Volume
8: No. 3, May 2011
Karl W. Staser; Terrell W. Zollinger, DrPH; Robert M. Saywell Jr, PhD, MPH; Srujana Kunapareddy, MPH; P. Joseph Gibson, PhD; Virginia A. Caine, MD
Suggested citation for this article: Staser KW, Zollinger TW, Saywell Jr RM; Kunapareddy S, Gibson PJ
Caine VA. Dietary behaviors associated with fruit and vegetable consumption, Marion County, Indiana, 2005. Prev Chronic Dis 2011;8(3):A66.

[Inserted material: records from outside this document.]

[config.mk]
export PLATFORM = sky130hd
export DESIGN_NAME = cursor_tracker
export DESIGN_NICKNAME = d
export VERILOG_FILES = /design/src/rtl/cursor_tracker.sv
export SDC_FILE = /design/constraint.sdc
export NUM_CORES = 1
export LEC_CHECK = 0
export ABC_AREA = 1
export CAP_MARGIN = 40
export CORE_MARGIN = 4
export CORE_UTILIZATION = 64
export CTS_CLUSTER_DIAMETER = 40
export DETAILED_ROUTE_END_ITERATION = 8
export PLACE_DENSITY_LB_ADDON = 0.05
export SETUP_SLACK_MARGIN = 0.5
export SLEW_MARGIN = 20
export SYNTH_ARGS = -nofsm -noshare
export SYNTH_HDL_FRONTEND = slang
export SYNTH_SLANG_ARGS = --single-unit
[constraint.sdc]
create_clock -name frame_clk -period 6.2 [get_ports frame_clk]
set_input_delay 0.62 -clock frame_clk [delete_from_list [all_inputs] [get_ports frame_clk]]
set_output_delay 0.62 -clock frame_clk [all_outputs]
set_load 0.01 [all_outputs]
[src/rtl/cursor_tracker.sv]
`default_nettype none
// ============================================================================
// Module   : cursor_tracker
// Purpose  : Saturating cursor integrator with click/drag FSM, right-click
//            detection and a one-entry valid/ready pointer-event register.
// Revision : 1.0 - initial release
// ============================================================================
module cursor_tracker #(
    parameter int POS_W       = 10,
    parameter int X_MAX       = 639,
    parameter int Y_MAX       = 479,
    parameter int X_CENTER    = 320,
    parameter int Y_CENTER    = 240,
    parameter int DISP_W      = 8,
    parameter int DEADZONE    = 4,
    parameter int SHIFT       = 1,
    parameter int KEY_STEP    = 1,
    parameter int DRAG_THRESH = 3
) (
    input  logic              Reset,
    input  logic              frame_clk,
    input  logic [7:0]        keycode,
    input  logic [DISP_W-1:0] x_disp,
    input  logic [DISP_W-1:0] y_disp,
    input  logic [2:0]        buttons,
    output logic [POS_W-1:0]  MouseX,
    output logic [POS_W-1:0]  MouseY,
    output logic              dragging,
    output logic              evt_valid,
    output logic [1:0]        evt_type,
    output logic [POS_W-1:0]  evt_x,
    output logic [POS_W-1:0]  evt_y,
    input  logic              evt_ready,
    output logic              evt_overflow
);

    // Arithmetic width: POS_W+2, widened only if a displacement would not fit.
    localparam int MOT_W = (DISP_W + 1 > POS_W + 2) ? DISP_W + 1 : POS_W + 2;

    localparam logic [7:0] KEY_LEFT  = 8'h01;
    localparam logic [7:0] KEY_RIGHT = 8'h02;
    localparam logic [7:0] KEY_DOWN  = 8'h04;
    localparam logic [7:0] KEY_UP    = 8'h1A;

    localparam logic [1:0] EVT_CLICK = 2'd0;
    localparam logic [1:0] EVT_DROP  = 2'd1;
    localparam logic [1:0] EVT_RIGHT = 2'd2;

    localparam logic signed [MOT_W-1:0] MOT_STEP = MOT_W'(KEY_STEP);

    typedef enum logic [1:0] {
        IDLE    = 2'd0,
        PRESSED = 2'd1,
        DRAG    = 2'd2
    } state_t;

    // ------------------------------------------------------------------------
    // Motion and saturation helpers
    // ------------------------------------------------------------------------
    function automatic logic signed [MOT_W-1:0] axis_motion(input logic [DISP_W-1:0] d);
        logic [DISP_W-1:0] mag;
        logic [MOT_W-1:0]  step;
        // The most-negative sample negates to itself, which read unsigned is 2^(DISP_W-1).
        mag  = d[DISP_W-1] ? (~d + DISP_W'(1)) : d;
        step = MOT_W'(mag >> SHIFT);
        if (int'(mag) <= DEADZONE) begin
            return '0;
        end
        return d[DISP_W-1] ? -$signed(step) : $signed(step);
    endfunction

    function automatic logic [POS_W-1:0] saturate(input logic signed [MOT_W-1:0] v,
                                                  input int                      lim);
        if (v[MOT_W-1]) begin
            return '0;
        end
        if (int'(v) > lim) begin
            return POS_W'(lim);
        end
        return v[POS_W-1:0];
    endfunction

    // ------------------------------------------------------------------------
    // Internal signals
    // ------------------------------------------------------------------------
    state_t                   state;
    logic [1:0]               btn_prev;
    logic [POS_W-1:0]         press_x;
    logic [POS_W-1:0]         press_y;

    logic signed [MOT_W-1:0]  mot_x;
    logic signed [MOT_W-1:0]  mot_y;
    logic signed [MOT_W-1:0]  sum_x;
    logic signed [MOT_W-1:0]  sum_y;
    logic [POS_W-1:0]         next_x;
    logic [POS_W-1:0]         next_y;

    logic                     left_rise;
    logic                     left_fall;
    logic                     right_rise;
    logic [POS_W-1:0]         dist_x;
    logic [POS_W-1:0]         dist_y;
    logic                     beyond_thresh;

    logic                     left_evt;
    logic [1:0]               left_type;
    logic [POS_W-1:0]         left_x;
    logic [POS_W-1:0]         left_y;

    logic                     new_evt;
    logic [1:0]               new_type;
    logic [POS_W-1:0]         new_x;
    logic [POS_W-1:0]         new_y;
    logic                     lost_right;
    logic                     evt_load;
    logic                     evt_drop;

    logic                     unused_middle;

    assign unused_middle = buttons[2];

    // ------------------------------------------------------------------------
    // Position datapath
    // ------------------------------------------------------------------------
    always_comb begin
        mot_x = axis_motion(x_disp);
        mot_y = axis_motion(y_disp);
        case (keycode)
            KEY_LEFT: begin
                mot_x = -MOT_STEP;
                mot_y = '0;
            end
            KEY_RIGHT: begin
                mot_x = MOT_STEP;
                mot_y = '0;
            end
            KEY_DOWN: begin
                mot_x = '0;
                mot_y = MOT_STEP;
            end
            KEY_UP: begin
                mot_x = '0;
                mot_y = -MOT_STEP;
            end
            default: ;
        endcase
    end

    assign sum_x  = $signed(MOT_W'(MouseX)) + mot_x;
    assign sum_y  = $signed(MOT_W'(MouseY)) + mot_y;
    assign next_x = saturate(sum_x, X_MAX);
    assign next_y = saturate(sum_y, Y_MAX);

    always_ff @(posedge frame_clk or posedge Reset) begin
        if (Reset) begin
            MouseX   <= POS_W'(X_CENTER);
            MouseY   <= POS_W'(Y_CENTER);
            btn_prev <= 2'b00;
        end else begin
            MouseX   <= next_x;
            MouseY   <= next_y;
            btn_prev <= buttons[1:0];
        end
    end

    // ------------------------------------------------------------------------
    // Button edges and drag distance (against registered position)
    // ------------------------------------------------------------------------
    assign left_rise  =  buttons[0] & ~btn_prev[0];
    assign left_fall  = ~buttons[0] &  btn_prev[0];
    assign right_rise =  buttons[1] & ~btn_prev[1];

    assign dist_x = (MouseX >= press_x) ? (MouseX - press_x) : (press_x - MouseX);
    assign dist_y = (MouseY >= press_y) ? (MouseY - press_y) : (press_y - MouseY);
    assign beyond_thresh = (int'(dist_x) > DRAG_THRESH) || (int'(dist_y) > DRAG_THRESH);

    // ------------------------------------------------------------------------
    // Left-button click/drag FSM
    // ------------------------------------------------------------------------
    always_ff @(posedge frame_clk or posedge Reset) begin
        if (Reset) begin
            state    <= IDLE;
            dragging <= 1'b0;
            press_x  <= '0;
            press_y  <= '0;
        end else begin
            case (state)
                IDLE: begin
                    if (left_rise) begin
                        state   <= PRESSED;
                        press_x <= MouseX;
                        press_y <= MouseY;
                    end
                end
                PRESSED: begin
                    // A release beats the drag test on the same edge.
                    if (left_fall) begin
                        state <= IDLE;
                    end else if (beyond_thresh) begin
                        state    <= DRAG;
                        dragging <= 1'b1;
                    end
                end
                DRAG: begin
                    if (left_fall) begin
                        state    <= IDLE;
                        dragging <= 1'b0;
                    end
                end
                default: begin
                    state    <= IDLE;
                    dragging <= 1'b0;
                end
            endcase
        end
    end

    always_comb begin
        left_evt  = 1'b0;
        left_type = EVT_CLICK;
        left_x    = press_x;
        left_y    = press_y;
        case (state)
            PRESSED: begin
                left_evt = left_fall;
            end
            DRAG: begin
                left_evt  = left_fall;
                left_type = EVT_DROP;
                left_x    = next_x;
                left_y    = next_y;
            end
            default: ;
        endcase
    end

    // ------------------------------------------------------------------------
    // Event arbitration and one-entry event register
    // ------------------------------------------------------------------------
    assign new_evt    = left_evt | right_rise;
    assign new_type   = left_evt ? left_type : EVT_RIGHT;
    assign new_x      = left_evt ? left_x    : MouseX;
    assign new_y      = left_evt ? left_y    : MouseY;
    assign lost_right = left_evt & right_rise;
    assign evt_load   = new_evt & (~evt_valid | evt_ready);
    assign evt_drop   = new_evt & evt_valid & ~evt_ready;

    always_ff @(posedge frame_clk or posedge Reset) begin
        if (Reset) begin
            evt_valid    <= 1'b0;
            evt_type     <= EVT_CLICK;
            evt_x        <= '0;
            evt_y        <= '0;
            evt_overflow <= 1'b0;
        end else begin
            if (evt_load) begin
                evt_valid <= 1'b1;
                evt_type  <= new_type;
                evt_x     <= new_x;
                evt_y     <= new_y;
            end else if (evt_ready) begin
                evt_valid <= 1'b0;
            end
            if (evt_drop || lost_right) begin
                evt_overflow <= 1'b1;
            end
        end
    end

endmodule
`default_nettype wire

Word-level counts from Yosys, hierarchy flattened
Index checks and enable logic that the tools add are counted.

storage, ports and cells
  bits in registers = 69
  input port bits = 30
  output and inout bits = 45
  logic and storage cells = 114

operators by class
  add/subtract/negate cells = 10
  $lt $le $gt $ge = 8
  equal/unequal tests = 11
  muxes and demuxes = 46
  bitwise operators = 17
  reduce and logical (&&, ||, !) cells = 10

operator list
  cell                                                                                number
  10-bit two-way mux                                                                  14
  12-bit two-way mux                                                                  6
  12-bit one-hot mux with 3 select lines                                              2
  10-bit subtractor                                                                   4
  11-bit by 12-bit adder with 12-bit output                                           2
  7-bit negation with 12-bit output                                                   2
  10-bit >= comparator                                                                2
  10-bit by 2-bit greater-than comparator with 1-bit output (second input constant)   2
  8-bit by 1-bit adder with 8-bit output (second input constant)                      2
  8-bit by 3-bit <= comparator with 1-bit output (second input constant)              2
  8-bit two-way mux                                                                   2
  8-bit NOT                                                                           2
  1-bit two-way mux                                                                   15
  12-bit by 10-bit greater-than comparator with 1-bit output (second input constant)  1
  12-bit by 11-bit greater-than comparator with 1-bit output (second input constant)  1
  2-bit two-way mux                                                                   5
  8-bit by 1-bit == test with 1-bit output (second input constant)                    1
  8-bit by 2-bit == test with 1-bit output (second input constant)                    1
  8-bit by 3-bit == test with 1-bit output (second input constant)                    1
  8-bit by 5-bit == test with 1-bit output (second input constant)                    1
  2-bit inequality test (second input constant)                                       4
  1-bit AND                                                                           7
  1-bit NOT                                                                           6
  2-bit one-hot mux with 3 select lines                                               1
  12 further kinds                                                                    16

Depth between registers and ports, before layout
  word-level depth = 15
  gate-level depth with buffers = 31
  mapped depth without buffers = 31

Worst setup path after synthesis
Ideal clock, no wire load.

  path type = input-to-reg
  from = input port x_disp[0]
  to = register evt_x[0]
  library setup time = 117 ps
  arrival time = 3306 ps
  data required time = 6083 ps
  path slack = 2778 ps
  cell stages on the path = 28
  buffers on the path = 0
  cell sequence = inv_1 ha_1 inv_1 nand2_1 nand2_1 nand2_1 nand2_1 ha_1 nand3_1 nor2_1 nand2_1 nor2_1 nand2_1 nand3_2 nor2_1 ha_1 nand2_1 nor2_1 nand3_1 o2111ai_1 xor2_1 inv_1 nand2_2 nand3_1 nand2_1 nand2_1 nand2_1 nand2_1

on the way
  longest elaborated chain between the ends = 15
  elaborated cells on any way between the ends = 19
  those cells by class = add/sub (3); order compare (2); mux (13); bitwise (1)

RTL lines
  item                                                                                                 line    RTL
  from (decl)                                                                                          23      input logic [DISP_W-1:0] x_disp,
  8-bit NOT                                                                                            64      mag = d[DISP_W-1] ? (~d + DISP_W'(1)) : d;
  8-bit by 1-bit adder with 8-bit output                                                               64
  8-bit two-way mux *                                                                                  64
  7-bit negation with 12-bit output or 8-bit by 3-bit <= comparator with 1-bit output (tied branches)  69, 66
  12-bit two-way mux or 1-bit two-way mux (tied branches)                                              69, 66
  12-bit two-way mux *                                                                                 69      return d[DISP_W-1] ? -$signed(step) : $signed(step);
  12-bit one-hot mux with 3 select lines *                                                             128     case (keycode)
  11-bit by 12-bit adder with 12-bit output *                                                          149     assign sum_x = $signed(MOT_W'(MouseX)) + mot_x;
  12-bit by 11-bit greater-than comparator with 1-bit output                                           77      if (int'(v) > lim) begin
  1-bit two-way mux (2 in series)                                                                      77
  10-bit two-way mux                                                                                   80      return v[POS_W-1:0];
  10-bit two-way mux *                                                                                 77
  10-bit two-way mux *                                                                                 223     case (state)
  10-bit two-way mux *                                                                                 242     assign new_x = left_evt ? left_x : MouseX;
  to (signal assigned)                                                                                 259     evt_x <= new_x;
  to (decl)                                                                                            31      output logic [POS_W-1:0] evt_x,

Mark *: on every way between the ends. The rest lies on a longest branch, timed or not. The select of a mux whose other input is x is not followed.
A chain may end at the register's enable or synchronous reset.

Worst setup path in the final report
  from = input port x_disp[7]
  to = register evt_x[5]

on the way
  longest elaborated chain between the ends = 15
  elaborated cells on any way between the ends = 19
  those cells by class = add/sub (3); order compare (2); mux (13); bitwise (1)

RTL lines
  item                                                                                                 line
  8-bit NOT                                                                                            64
  8-bit by 1-bit adder with 8-bit output                                                               64
  8-bit two-way mux                                                                                    64
  7-bit negation with 12-bit output or 8-bit by 3-bit <= comparator with 1-bit output (tied branches)  69, 66
  12-bit two-way mux or 1-bit two-way mux (tied branches)                                              69, 66
  12-bit two-way mux *                                                                                 69
  12-bit one-hot mux with 3 select lines *                                                             128
  11-bit by 12-bit adder with 12-bit output *                                                          149
  12-bit by 11-bit greater-than comparator with 1-bit output                                           77
  1-bit two-way mux (2 in series)                                                                      77
  10-bit two-way mux                                                                                   80
  10-bit two-way mux *                                                                                 77
  10-bit two-way mux *                                                                                 223
  10-bit two-way mux *                                                                                 242

Marks and branches as above.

http://www.cdc.gov/pcd/issues/2011/may/10_0091.htm. Accessed [date].
PEER REVIEWED
Abstract
Introduction
Eating inadequate amounts of fruits and vegetables is associated with diminished health, and most Americans fall short of the Centers for Disease Control and Prevention’s recommendation to eat at least 2 servings of fruit and 3 servings of vegetables each day. This study assessed behaviors associated with fruit and vegetable consumption in adults.
Methods
A cross-sectional, random-digit–dialed telephone survey of 4,784 adults living in Marion County (Indianapolis), Indiana, measured demographic characteristics, personal health data, food consumption, food label use, and other eating habits. Multivariate logistic regressions were used to assess the association between selected dietary behaviors and fruit and vegetable consumption, controlling for demographic characteristics.
Results
Behaviors associated with adequate versus inadequate consumption of fruits and vegetables were frequent snacking on healthy foods (odds ratio
[OR], 2.54), eating meals at home (OR, 2.09), using nutrition labels when making purchases
(OR, 1.52), and using “heart healthy” symbols and other food information labels when ordering from restaurants
(OR, 1.41). Frequent red meat consumption was negatively associated with adequate consumption of fruits and vegetables (OR, 0.64).
Conclusions
Healthful snacking, food label use, and eating meals prepared at home may improve dietary quality. Our measure of adequacy may also be useful in future studies assessing dietary behavior and diet composition.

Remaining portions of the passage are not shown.